Crossreactivity of Human Anti-dsDNA Antibodies to Phosphorylcholine: Clues to Their Origin

Abstract

The presence of anti-double stranded DNA (dsDNA) antibodies is a serological diagnostic feature of systemic lupus erythematosus (SLE), an autoimmune rheumatic disorder. Studies by several investigators have suggested that a response to a microbial antigen can lead to the induction of SLE-like autoimmunity, in both humans and mice, since anti-dsDNA antibodies have been shown to crossreact with foreign antigens. In particular, anti-DNA antibodies have been shown to crossreact with phosphorylcholine (PC), a dominant epitope on pneumococcal cell wall polysaccharide. We have investigated the binding characteristics of human polyclonal anti-DNA antibodies from the sera of SLE patients.
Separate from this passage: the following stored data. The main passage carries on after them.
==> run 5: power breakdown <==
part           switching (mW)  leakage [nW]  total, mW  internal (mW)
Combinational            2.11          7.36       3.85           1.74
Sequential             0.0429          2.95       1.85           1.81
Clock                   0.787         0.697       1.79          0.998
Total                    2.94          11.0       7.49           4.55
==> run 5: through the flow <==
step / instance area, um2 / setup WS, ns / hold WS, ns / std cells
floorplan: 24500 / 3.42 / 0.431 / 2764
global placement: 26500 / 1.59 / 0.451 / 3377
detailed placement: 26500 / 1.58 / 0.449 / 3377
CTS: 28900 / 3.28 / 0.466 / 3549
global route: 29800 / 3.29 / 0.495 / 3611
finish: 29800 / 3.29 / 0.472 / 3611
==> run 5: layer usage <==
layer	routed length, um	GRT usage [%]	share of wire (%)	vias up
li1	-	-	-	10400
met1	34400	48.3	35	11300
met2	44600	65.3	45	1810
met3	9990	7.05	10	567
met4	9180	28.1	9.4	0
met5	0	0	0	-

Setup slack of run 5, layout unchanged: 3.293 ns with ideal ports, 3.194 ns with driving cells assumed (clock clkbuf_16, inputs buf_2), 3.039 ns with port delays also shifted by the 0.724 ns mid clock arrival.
In this study we show that the DNA binding of polyclonal serum derived antibodies can be partially inhibited by phosphorylcholine (PC). The binding of affinity-purified anti-DNA antibodies from the sera of patients with SLE was also found to be inhibited by PC. We further demonstrated that the serum IgG1 (T dependent) anti-DNA response was more likely to crossreact with PC than the IgG2 (T independent) response to DNA. The studies suggest there may be a T dependent and T independent response to DNA with the T dependent response displaying more crossreactivity with microbial antigen.